Life is hard right now. I am endlessly frustrated with being so exhausted all the time. Some weeks I am just done with life. Done with pushing through, done with covering over the fatigue with a smile, done with being told how well I’m doing when I feel like I’m falling apart at the seams. I am treading water at the moment, struggling to keep my head above the waves, forcing myself to keep going. I really want to be able to start swimming again, but sometimes it feels more like slowly drowning.

The future looks fairly uncertain right now. And I don’t know where I go from here. It might be that the breakthrough I’m hoping for is just around the corner, or it could be that this will be a long road. When you get given a diagnosis it doesn’t come with an instruction manual. No one tells you the right way to feel, the right thing to try, the right words to describe it to others. They don’t give you advice on how to cope with the crippling guilt for the people you let down or the hurdles you fall at. They don’t teach you how to be kind to yourself when your best is so far from being good enough. I don’t know what God wants me to do or what path he wants me to go down next.

And yet I have been through my fair share of dark patches in my life so far. I know how easy it can be, when the lights grow dim around you, to forget all you knew to be true in the sunshine. But if I have learnt anything from the rockier paths, it’s that there are some things that remain true regardless of the places you find yourself in. There are some words whose truth isn’t lost at the first hint of trouble.

God is good. Sure, it is much easier to shout of the goodness of God when all is well in the world and life is as it should be. We find it much easier to trust him when his goodness is seemingly reflected in our happy circumstances. But God can be good and still allow suffering into our lives. He is not concerned with our material wealth or even our momentary happiness, but our eternal future and spiritual health. If we declare God as good with shouts of ‘Oh Happy Day’ when we think of Him allowing Jesus to die on the cross, then we can’t abandon the claim the first time hardship hits our own life. We don’t know the greater purpose, we may never know.

I am known and loved by God. This is the one I have struggled with the most over the years. It is easy to allow my own low self esteem to spill into how I think God views me. But God created me, He knit me together, unique with my gifts and talents. He knows my flaws far better than I ever will, and yet He still loves me. I am loved not for what I have done or will do, but because I am His daughter. And that is an inheritance that sickness and suffering cannot take away.

God is in complete control. The sovereignty of God is a doctrine that appears to have become unpopular in modern Christianity. We are comfortable with saying God is in complete control of all the good things in our lives, every gift and blessing. But it is much harder to admit that God is in complete control of every suffering and hardship that enters our life. We see clearly in the book of Job that even the enemy cannot mess with our lives without God’s permission. God is in control of my illness. He could take it away in a blink of an eye and maybe tomorrow He will.
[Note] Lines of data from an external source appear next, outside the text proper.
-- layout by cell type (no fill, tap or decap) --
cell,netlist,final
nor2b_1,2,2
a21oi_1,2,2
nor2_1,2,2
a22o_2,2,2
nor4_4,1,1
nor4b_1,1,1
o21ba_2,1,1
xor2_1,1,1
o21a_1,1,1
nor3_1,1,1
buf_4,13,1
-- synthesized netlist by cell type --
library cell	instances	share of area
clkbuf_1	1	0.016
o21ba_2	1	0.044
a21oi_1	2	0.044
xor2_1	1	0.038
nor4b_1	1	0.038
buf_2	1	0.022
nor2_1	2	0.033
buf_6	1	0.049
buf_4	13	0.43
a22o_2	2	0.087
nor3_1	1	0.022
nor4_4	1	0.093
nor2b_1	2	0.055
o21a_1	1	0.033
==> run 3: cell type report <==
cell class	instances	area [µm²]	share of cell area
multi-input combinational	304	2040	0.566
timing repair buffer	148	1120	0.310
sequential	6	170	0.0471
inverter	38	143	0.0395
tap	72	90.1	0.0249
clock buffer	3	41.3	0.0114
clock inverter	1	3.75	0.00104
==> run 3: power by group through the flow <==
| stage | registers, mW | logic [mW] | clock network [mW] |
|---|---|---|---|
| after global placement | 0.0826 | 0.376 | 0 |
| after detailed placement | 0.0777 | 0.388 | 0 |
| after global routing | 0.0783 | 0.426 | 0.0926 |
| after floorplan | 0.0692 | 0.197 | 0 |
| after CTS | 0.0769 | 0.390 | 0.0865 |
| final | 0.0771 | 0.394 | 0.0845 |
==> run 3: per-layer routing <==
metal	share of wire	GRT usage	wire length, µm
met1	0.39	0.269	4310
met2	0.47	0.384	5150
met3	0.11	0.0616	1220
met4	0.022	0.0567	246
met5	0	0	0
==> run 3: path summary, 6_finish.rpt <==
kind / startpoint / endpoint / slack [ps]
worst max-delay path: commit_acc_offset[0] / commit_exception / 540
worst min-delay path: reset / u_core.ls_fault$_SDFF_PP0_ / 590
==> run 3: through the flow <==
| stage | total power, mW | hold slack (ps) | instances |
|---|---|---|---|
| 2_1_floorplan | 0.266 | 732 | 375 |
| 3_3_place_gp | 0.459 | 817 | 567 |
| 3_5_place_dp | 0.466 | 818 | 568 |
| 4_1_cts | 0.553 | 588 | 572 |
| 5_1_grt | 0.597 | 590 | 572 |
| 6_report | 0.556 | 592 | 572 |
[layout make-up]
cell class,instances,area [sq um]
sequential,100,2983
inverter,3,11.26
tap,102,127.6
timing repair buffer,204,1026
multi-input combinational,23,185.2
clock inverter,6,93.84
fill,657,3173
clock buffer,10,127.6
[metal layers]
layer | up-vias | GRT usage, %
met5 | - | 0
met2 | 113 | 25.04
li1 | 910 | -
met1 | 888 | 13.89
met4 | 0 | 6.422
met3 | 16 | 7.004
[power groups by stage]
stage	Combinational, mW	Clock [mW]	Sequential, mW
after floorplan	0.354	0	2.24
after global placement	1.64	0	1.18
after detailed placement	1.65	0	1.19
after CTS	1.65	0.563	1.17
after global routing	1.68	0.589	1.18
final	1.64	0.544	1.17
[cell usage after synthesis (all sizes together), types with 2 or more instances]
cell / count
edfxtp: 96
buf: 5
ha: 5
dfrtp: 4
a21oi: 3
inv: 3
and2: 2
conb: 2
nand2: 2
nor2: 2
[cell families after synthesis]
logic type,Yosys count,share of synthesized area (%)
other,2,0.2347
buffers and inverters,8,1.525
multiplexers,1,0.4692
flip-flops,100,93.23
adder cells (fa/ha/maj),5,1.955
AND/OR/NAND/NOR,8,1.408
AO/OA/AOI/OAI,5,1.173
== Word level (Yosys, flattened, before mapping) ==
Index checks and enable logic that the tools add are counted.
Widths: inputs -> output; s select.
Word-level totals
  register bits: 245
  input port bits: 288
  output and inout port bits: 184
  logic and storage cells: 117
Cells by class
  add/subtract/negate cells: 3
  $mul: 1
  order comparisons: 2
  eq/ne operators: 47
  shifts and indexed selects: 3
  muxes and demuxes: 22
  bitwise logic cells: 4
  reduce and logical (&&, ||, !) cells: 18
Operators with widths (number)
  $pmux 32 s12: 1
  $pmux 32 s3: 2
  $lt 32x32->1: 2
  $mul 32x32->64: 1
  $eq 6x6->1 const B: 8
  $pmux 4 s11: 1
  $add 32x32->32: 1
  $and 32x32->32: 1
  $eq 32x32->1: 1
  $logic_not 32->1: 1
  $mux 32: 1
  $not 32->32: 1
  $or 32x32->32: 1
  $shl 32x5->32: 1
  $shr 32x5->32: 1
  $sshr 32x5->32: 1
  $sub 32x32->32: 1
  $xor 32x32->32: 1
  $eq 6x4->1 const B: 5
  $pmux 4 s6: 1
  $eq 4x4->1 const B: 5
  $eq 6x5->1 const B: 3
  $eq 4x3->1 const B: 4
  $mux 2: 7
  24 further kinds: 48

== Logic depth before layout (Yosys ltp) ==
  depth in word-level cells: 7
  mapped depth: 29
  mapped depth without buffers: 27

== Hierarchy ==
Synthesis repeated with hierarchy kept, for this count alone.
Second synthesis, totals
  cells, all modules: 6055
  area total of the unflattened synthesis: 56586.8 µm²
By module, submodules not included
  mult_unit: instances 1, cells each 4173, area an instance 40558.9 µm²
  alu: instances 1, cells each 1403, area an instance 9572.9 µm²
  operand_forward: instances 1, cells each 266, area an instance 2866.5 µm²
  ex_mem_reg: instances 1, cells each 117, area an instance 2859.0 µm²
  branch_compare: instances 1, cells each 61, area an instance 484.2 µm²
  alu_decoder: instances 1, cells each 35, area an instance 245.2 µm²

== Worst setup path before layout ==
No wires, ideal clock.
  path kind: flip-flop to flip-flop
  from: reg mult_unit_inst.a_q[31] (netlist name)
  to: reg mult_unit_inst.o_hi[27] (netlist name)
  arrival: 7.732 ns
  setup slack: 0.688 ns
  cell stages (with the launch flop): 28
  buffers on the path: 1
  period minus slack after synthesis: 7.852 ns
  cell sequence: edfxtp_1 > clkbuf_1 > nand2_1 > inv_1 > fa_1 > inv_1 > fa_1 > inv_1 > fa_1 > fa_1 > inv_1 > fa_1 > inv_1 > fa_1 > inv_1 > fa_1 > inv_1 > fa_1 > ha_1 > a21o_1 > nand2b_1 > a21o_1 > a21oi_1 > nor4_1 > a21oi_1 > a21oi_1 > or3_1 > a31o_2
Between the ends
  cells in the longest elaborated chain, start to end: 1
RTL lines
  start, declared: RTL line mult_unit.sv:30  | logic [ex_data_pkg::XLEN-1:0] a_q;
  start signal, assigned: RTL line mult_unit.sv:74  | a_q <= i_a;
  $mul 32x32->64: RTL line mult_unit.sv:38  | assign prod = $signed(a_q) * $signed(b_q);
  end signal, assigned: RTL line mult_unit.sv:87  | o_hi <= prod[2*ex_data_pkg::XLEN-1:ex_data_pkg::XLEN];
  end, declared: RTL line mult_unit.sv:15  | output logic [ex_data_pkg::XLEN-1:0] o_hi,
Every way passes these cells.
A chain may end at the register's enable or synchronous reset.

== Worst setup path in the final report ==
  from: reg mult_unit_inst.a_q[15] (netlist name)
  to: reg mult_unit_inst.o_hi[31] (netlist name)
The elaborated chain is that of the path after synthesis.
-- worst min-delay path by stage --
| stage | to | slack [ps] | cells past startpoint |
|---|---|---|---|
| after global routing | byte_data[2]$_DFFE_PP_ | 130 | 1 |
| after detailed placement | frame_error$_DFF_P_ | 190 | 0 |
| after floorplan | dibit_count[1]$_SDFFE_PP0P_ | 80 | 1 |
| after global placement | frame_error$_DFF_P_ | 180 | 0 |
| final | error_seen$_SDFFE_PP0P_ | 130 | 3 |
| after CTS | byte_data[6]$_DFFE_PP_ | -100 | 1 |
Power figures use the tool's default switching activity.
## src/logic/glb_param_pkg.sv

```systemverilog
// ################################################
// Geometry constants of one global buffer bank.
// Import this package wherever widths or sizes of
// the bank words and addresses are needed.
// ################################################

package glb_param_pkg;

    // ################################################
    // Word and byte address geometry
    // ################################################
    localparam int BANK_DATA_WIDTH       = 64;  // Bits in one bank word
    localparam int BANK_ADDR_WIDTH       = 12;  // Byte address bits inside the bank
    localparam int BANK_ADDR_BYTE_OFFSET = 3;   // Low bits that pick a byte in a word

    // ################################################
    // SRAM array geometry
    // ################################################
    // The word count follows from the byte address space
    localparam int SRAM_DEPTH      = 2 ** (BANK_ADDR_WIDTH - BANK_ADDR_BYTE_OFFSET);
    localparam int SRAM_ADDR_WIDTH = $clog2(SRAM_DEPTH);  // Word address bits

endpackage : glb_param_pkg
```

## src/logic/glb_type_pkg.sv

```systemverilog
// ################################################
// Shared types of the bank design: data, mask and
// address vectors plus the states of the command
// and response handshake machines.
// ################################################

package glb_type_pkg;

    import glb_param_pkg::*;

    // ################################################
    // Vector types
    // ################################################
    typedef logic [BANK_DATA_WIDTH-1:0] bank_data_t;  // One bank word
    typedef logic [BANK_DATA_WIDTH-1:0] bank_mask_t;  // Bit write mask, a 1 writes the bit
    typedef logic [BANK_ADDR_WIDTH-1:0] bank_addr_t;  // Byte address in the bank
    typedef logic [SRAM_ADDR_WIDTH-1:0] sram_addr_t;  // Word address in the SRAM

    // ################################################
    // Handshake machine states
    // ################################################
    typedef enum logic [1:0] {
        FRONT_IDLE,       // Waiting for a command
        FRONT_ISSUE,      // Access pulse to the bank memory
        FRONT_ACK,        // Command acknowledged, waiting for req low
        FRONT_WAIT_READ   // Read issued, waiting for the response unit
    } front_state_e;

    typedef enum logic [1:0] {
        RET_IDLE,         // No response held
        RET_REQ,          // Response offered to the host
        RET_RELEASE       // Waiting for the host to drop ack
    } return_state_e;

endpackage : glb_type_pkg

```

## src/logic/glb_mem_if.sv

```systemverilog
// ################################################
// Memory access bundle between the command front
// end, the bank memory and the read-return unit.
// Each block connects through its own modport.
// ################################################

interface glb_mem_if
    import glb_type_pkg::*;
();

    logic       ren;       // One-cycle read pulse
    logic       wen;       // One-cycle write pulse
    bank_addr_t addr;      // Byte address of the access
    bank_data_t data_in;   // Write data
    bank_mask_t bit_sel;   // Bit write mask
    bank_data_t data_out;  // Last read word
    logic       busy;      // A read response is still pending

    // Issues accesses and holds off reads while a response is pending
    modport front (
        output ren, wen, addr, data_in, bit_sel,
        input  busy
    );

    // Performs the accesses on the SRAM
    modport mem (
        input  ren, wen, addr, data_in, bit_sel,
        output data_out
    );

    // Picks up read words and reports the pending response
    modport ret (
        input  ren, data_out,
        output busy
    );

endinterface : glb_mem_if

```

## src/logic/glb_req_front.sv

```systemverilog
// ################################################
// Command front end. Runs the four-phase command
// handshake with the host, latches the command and
// issues one access pulse per command. Reads are
// acknowledged once the read-return unit holds the
// response, so only one read is ever outstanding.
// ################################################

module glb_req_front
    import glb_type_pkg::*;
(
    input  logic       clk,
    input  logic       reset,
    input  logic       cmd_req,      // Host command request
    input  logic       cmd_wen,      // High for a write, low for a read
    input  bank_addr_t cmd_addr,     // Byte address
    input  bank_data_t cmd_data,     // Write data
    input  bank_mask_t cmd_bit_sel,  // Bit write mask
    output logic       cmd_ack,      // Command acknowledge
    glb_mem_if.front   mem
);

    front_state_e state;     // Command machine state
    logic         op_wen_q;  // Latched operation, high for a write
    bank_addr_t   addr_q;    // Latched address
    bank_data_t   data_q;    // Latched write data
    bank_mask_t   mask_q;    // Latched write mask
    logic         accept;    // A command is taken this cycle

    // Reads wait for the response path to be free, writes may overlap a held response
    assign accept = (state == FRONT_IDLE) && cmd_req && (cmd_wen || !mem.busy);

    // ################################################
    // Command handshake machine
    // ################################################
    always_ff @(posedge clk or posedge reset) begin
        if (reset) begin
            state   <= FRONT_IDLE;
            cmd_ack <= 1'b0;
        end else begin
            case (state)
                FRONT_IDLE: begin
                    if (accept) begin
                        state <= FRONT_ISSUE;  // Pulse goes out on the next cycle
                    end
                end
                FRONT_ISSUE: begin
                    if (op_wen_q) begin
                        state   <= FRONT_ACK;  // Write is done at this edge
                        cmd_ack <= 1'b1;
                    end else begin
                        state <= FRONT_WAIT_READ;  // Wait for the response to be held
                    end
                end
                FRONT_WAIT_READ: begin
                    if (mem.busy) begin
                        state   <= FRONT_ACK;  // Response captured, release the host
                        cmd_ack <= 1'b1;
                    end
                end
                FRONT_ACK: begin
                    if (!cmd_req) begin
                        state   <= FRONT_IDLE;  // Four-phase return to zero
                        cmd_ack <= 1'b0;
                    end
                end
                default: begin
                    state   <= FRONT_IDLE;
                    cmd_ack <= 1'b0;
                end
            endcase
        end
    end

    // ################################################
    // Command payload
    // ################################################
    always_ff @(posedge clk) begin
        if (accept) begin
            op_wen_q <= cmd_wen;
            addr_q   <= cmd_addr;
            data_q   <= cmd_data;
            mask_q   <= cmd_bit_sel;
        end
    end

    // One pulse in the issue state, only one of the two is ever high
    assign mem.ren     = (state == FRONT_ISSUE) && !op_wen_q;
    assign mem.wen     = (state == FRONT_ISSUE) && op_wen_q;
    assign mem.addr    = addr_q;
    assign mem.data_in = data_q;
    assign mem.bit_sel = mask_q;

endmodule : glb_req_front

```

## src/flat_wrapper.sv

```systemverilog
// flat-port wrapper written by rule: the top's interface ports become plain ports
module glb_req_front_flat import glb_type_pkg::*;
  (clk, reset, cmd_req, cmd_wen, cmd_addr, cmd_data, cmd_bit_sel, cmd_ack, mem_ren, mem_wen, mem_addr, mem_data_in, mem_bit_sel, mem_busy);
  glb_mem_if mem_i ();
  input  logic clk;
  input  logic reset;
  input  logic cmd_req;
  input  logic cmd_wen;
  input  bank_addr_t cmd_addr;
  input  bank_data_t cmd_data;
  input  bank_mask_t cmd_bit_sel;
  output logic cmd_ack;
  output wire logic [$bits(mem_i.ren)-1:0] mem_ren;
  output wire logic [$bits(mem_i.wen)-1:0] mem_wen;
  output wire logic [$bits(mem_i.addr)-1:0] mem_addr;
  output wire logic [$bits(mem_i.data_in)-1:0] mem_data_in;
  output wire logic [$bits(mem_i.bit_sel)-1:0] mem_bit_sel;
  input wire logic [$bits(mem_i.busy)-1:0] mem_busy;
  assign mem_ren = mem_i.ren;
  assign mem_wen = mem_i.wen;
  assign mem_addr = mem_i.addr;
  assign mem_data_in = mem_i.data_in;
  assign mem_bit_sel = mem_i.bit_sel;
  assign mem_i.busy = mem_busy;
  glb_req_front u_core (.clk(clk), .reset(reset), .cmd_req(cmd_req), .cmd_wen(cmd_wen), .cmd_addr(cmd_addr), .cmd_data(cmd_data), .cmd_bit_sel(cmd_bit_sel), .cmd_ack(cmd_ack), .mem(mem_i));
endmodule
```

## config.mk

```make
export PLATFORM = sky130hd
export DESIGN_NAME = glb_req_front_flat
export DESIGN_NICKNAME = d
export VERILOG_FILES = /design/src/logic/glb_param_pkg.sv /design/src/logic/glb_type_pkg.sv /design/src/logic/glb_mem_if.sv /design/src/logic/glb_req_front.sv /design/src/flat_wrapper.sv
export SDC_FILE = /design/constraint.sdc
export NUM_CORES = 1
export LEC_CHECK = 0
export ABC_AREA = 1
export BUFFER_PORTS_ARGS = -buffer_cell sky130_fd_sc_hd__buf_4
export CAP_MARGIN = 30
export CORE_AREA = 2 2 110 112
export CTS_CLUSTER_SIZE = 8
export DETAILED_ROUTE_END_ITERATION = 8
export DIE_AREA = 0 0 112 114
export PLACE_DENSITY = 0.74
export SLEW_MARGIN = 40
export SYNTH_ARGS = -nofsm -noshare
export SYNTH_HDL_FRONTEND = slang
export SYNTH_SLANG_ARGS = --single-unit
```

## constraint.sdc

```tcl
create_clock -name clk -period 4.3 [get_ports clk]
set_input_delay 0.645 -clock clk [delete_from_list [all_inputs] [get_ports clk]]
set_output_delay 0.645 -clock clk [all_outputs]
set_load 0.01 [all_outputs]
```

==> flow_summary.yaml <==
sta:
  fin_worst_skew_ps: 6.84
  fin_setup_tns_ps: 0
  tightest_slew_ps: 819
  slew_headroom: 0.454
  final-max-slew-violation-count: 0
  hold_viol: 0
  finalCriticalPeriod_ps: 2280
  layout_worst_path_cycle_share: 0.531
  rsz0062_at_grt: "false"
  finalSetupViolCount: 0
  fmax_mhz: 438
detailed_routing:
  post_drt_wl_per_cell_um: 17.1
  drt_iter0_markers: 117
  first_pass_iters: 4
  route.final.wire_length_um: 10900
  drc: 0
  via_per_inst: 4.38
  ant_nets: 0
  dr_total_vias: 2781
worst_setup_path:
  cp_slowest_cell: "inv_6"
  worstSetupEndpointType: "flop"
  startpoint_type: "flop"
  critical_path.top_delay_family: "buffers and inverters"
  worstPathRequired_ps: 4370
  reg2reg_depth: 6
  slowest_delay_ps: 600
  worstSetupPathDepth: 6
  arrival_ps: 2360
  criticalPathCategory: "reg2reg"
  path_cells: "inv_1 -> nand2_1 -> nor2_1 -> nand2_1 -> inv_6 -> buf_4"
  crit_buf_inv: 3
  cpMostUsedCell: "nand2_1"
  crit_fanout: 92
run:
  maxCapViolations: 0
global_route:
  track_usage: 0.165
  antenna_found_initial: 0
  grt_overflow: 0
  grt_pass1_wl_um: 15400
  grt_pass1_vias: 2835
  grt_start_max_net_pins: 93
cells_and_area:
  utilization: 0.629
  fin_nets: 620
  drive_gt1_frac: 0.658
  design_area_sq_um: 7360
  fillers: 882
  n_antenna_cell: 0
  areaGrowthSynthToFinish_pct: 66.9
die:
  dieWidth_um: 112
  rows: 40
  initial_core_util: 0.377
  io_pins: 288
  dieHeight_um: 114
  core_area_sq_um: 11700
  die-area_sq_um: 12800
clock_tree:
  cts_htree_levels: 4
  path_clk_slew_ps: 60
  clk_path_buf_depth: 2
  cts_resized: 0
  holdBufCountCts: 0
  postCtsSetupBuffers: 0
  cts.sinks: 144
  cts_buffers: 17
  clockRootBuffer: "clkbuf_16"
  tritoncts: "yes"
  clk_latency_ps: 400
power:
  p_leak_uw: 0.00310
  peakVddDrop_mv: 0.460
  p_per_area_nw_per_um2: 556
min_path:
  min_path_type: "in2async"
place:
  gp_congestion: 0.742
  hpwlAfterDp_um: 8310
  post_dp_cell_area_sq_um: 6770
  io_buffers: 287
yosys:
  seq_area_frac_synth: 0.977
  syn-num-nets: 312
  synth_cells: 167
  synth-seq-cells: 144
  synth.avg_cell_area_sq_um: 26.4
  synth_warnings: 0
  synthDistinctLibCells: 9
  syn_area_sq_um: 4410
run_status:
  status: "complete, no violations"
==> synthesized netlist by cell type (all sizes together) <==
cell type	n	area (sq um)
inv	6	22.5
nand3	4	25.0
or2	1	6.26
dfrtp	3	75.1
edfxtp	141	4230
o211ai	1	7.51
nor2	3	11.3
nand2	8	30.0
==> where the power goes <==
group          switching, uW  internal [uW]
logic                    369            345
clock network            540            914
registers               78.7           1850
==> state kept, by name, summed over array words and instances, names as in the netlist <==
name / cells
u_core.mem.addr: 12
u_core.state: 2
u_core.mem.data_in: 64
u_core.mem.bit_sel: 64
u_core.cmd_ack: 1
u_core.op_wen_q: 1
==> cell type report <==
| cell class | instances | area [sq um] | area share |
|---|---|---|---|
| multi-input cells | 17 | 80.1 | 0.0109 |
| clock inverters | 13 | 161 | 0.0219 |
| inverters | 6 | 27.5 | 0.00374 |
| flip-flops and latches | 144 | 4310 | 0.585 |
| well taps | 147 | 184 | 0.0250 |
| repair buffers | 289 | 2170 | 0.295 |
| clock buffers | 19 | 433 | 0.0588 |
==> path summary, 6_finish.rpt <==
check | to | slack, ps | start
setup / recovery | u_core.mem.data_in[14] | 2020 | u_core.state[0]
hold / removal | u_core.state[0] | 120 | reset
setup reg to reg | u_core.mem.data_in[14] | 2020 | u_core.state[0]
max in group asynchronous | u_core.cmd_ack | 4040 | reset
min in group clk | u_core.mem.bit_sel[40] | 410 | cmd_bit_sel[40]
hold reg to reg | u_core.cmd_ack | 480 | u_core.cmd_ack
==> metal layers <==
metal	GRT usage	up-vias	wire length, um
met2	0.274	159	5720
met4	0.0772	0	230
met5	0	-	0
li1	-	1278	-
met3	0.0632	19	1010
met1	0.190	1325	3920
==> stage by stage <==
stage               power (uW)  cells  setup WS [ps]  hold slack (ps)
floorplan                 2220    167            220              399
global placement          2650    603           1870              465
detailed placement        2680    603           1820              472
CTS                       4140    635           2010              106
global route              4260    635           1890              103
finish                    4090    635           2020              116
==> cell usage in the layout, fill, tap and decap left out <==
cell,Yosys,routed
clkinvlp_4,0,1
clkinv_2,0,4
inv_1,6,5
nand2_1,8,8
clkbuf_16,0,17
nand3_2,1,1
or2_1,1,1
inv_6,0,3
clkinv_4,0,3
buf_4,0,289
nand3_1,3,3
o211ai_1,1,1
edfxtp_1,141,141
bufinv_16,0,3
nor2_1,3,3
clkbuf_1,0,2
dfrtp_1,3,3
==> cell families after synthesis <==
kind of cell	share of synthesized area
buffers and inverters	0.00510
and+or+nand+nor	0.0164
DFF	0.977
AOI/OAI and AO/OA	0.00170
Note: power is estimated with default switching activity, not from simulation.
But for now I have to trust that my life is in His control and His plans will prevail.

God is faithful. I am blessed that I can look back and see how God has already brought me through difficult days. I get to be a living breathing advertisement that God is in the business of redemption. He hasn’t stopped being faithful just because life has become painful. God’s faithfulness is innate within His character. He can’t be unfaithful to us. Our view of Him may have become clouded by our circumstances but we mustn’t for a moment think that means He has changed.

I’ll be honest these words don’t feel true right now. My heart wants to scream and shout at God and plead for change. I want to rage and storm or throw myself on the floor and give up. But I in my head I know these words are still true. My heart may betray me, it may tell me to despair and abandon hope, because God has forgotten me. But my head knows otherwise.

We put a lot of emphasis in churches on our hearts. We chase the emotional connection with God, we seek joy and peace, we long to feel connected and close to him. And these things are good to want. But there will be times in our lives when we feel none of these things. The emotional connection won’t come, life or illness will throw barriers to our peace and our joy. We will feel far from God and utterly abandoned. If we trust in our hearts alone then we will be lost.

It is then more than ever that we have to know these truths haven’t changed. We need these words to whisper as the darkness closes in around us. We need these words to end our psalms with, when we are out of tears, when we have cried out to God and still have no answer. We need to cling to them when the world tells us our faith is foolishness, that there is no God. Without these truths our faith is just feelings, as fickle and temporary as the wind. We will not weather the storms. Our emotions never have, or ever will be, a good judge of truth.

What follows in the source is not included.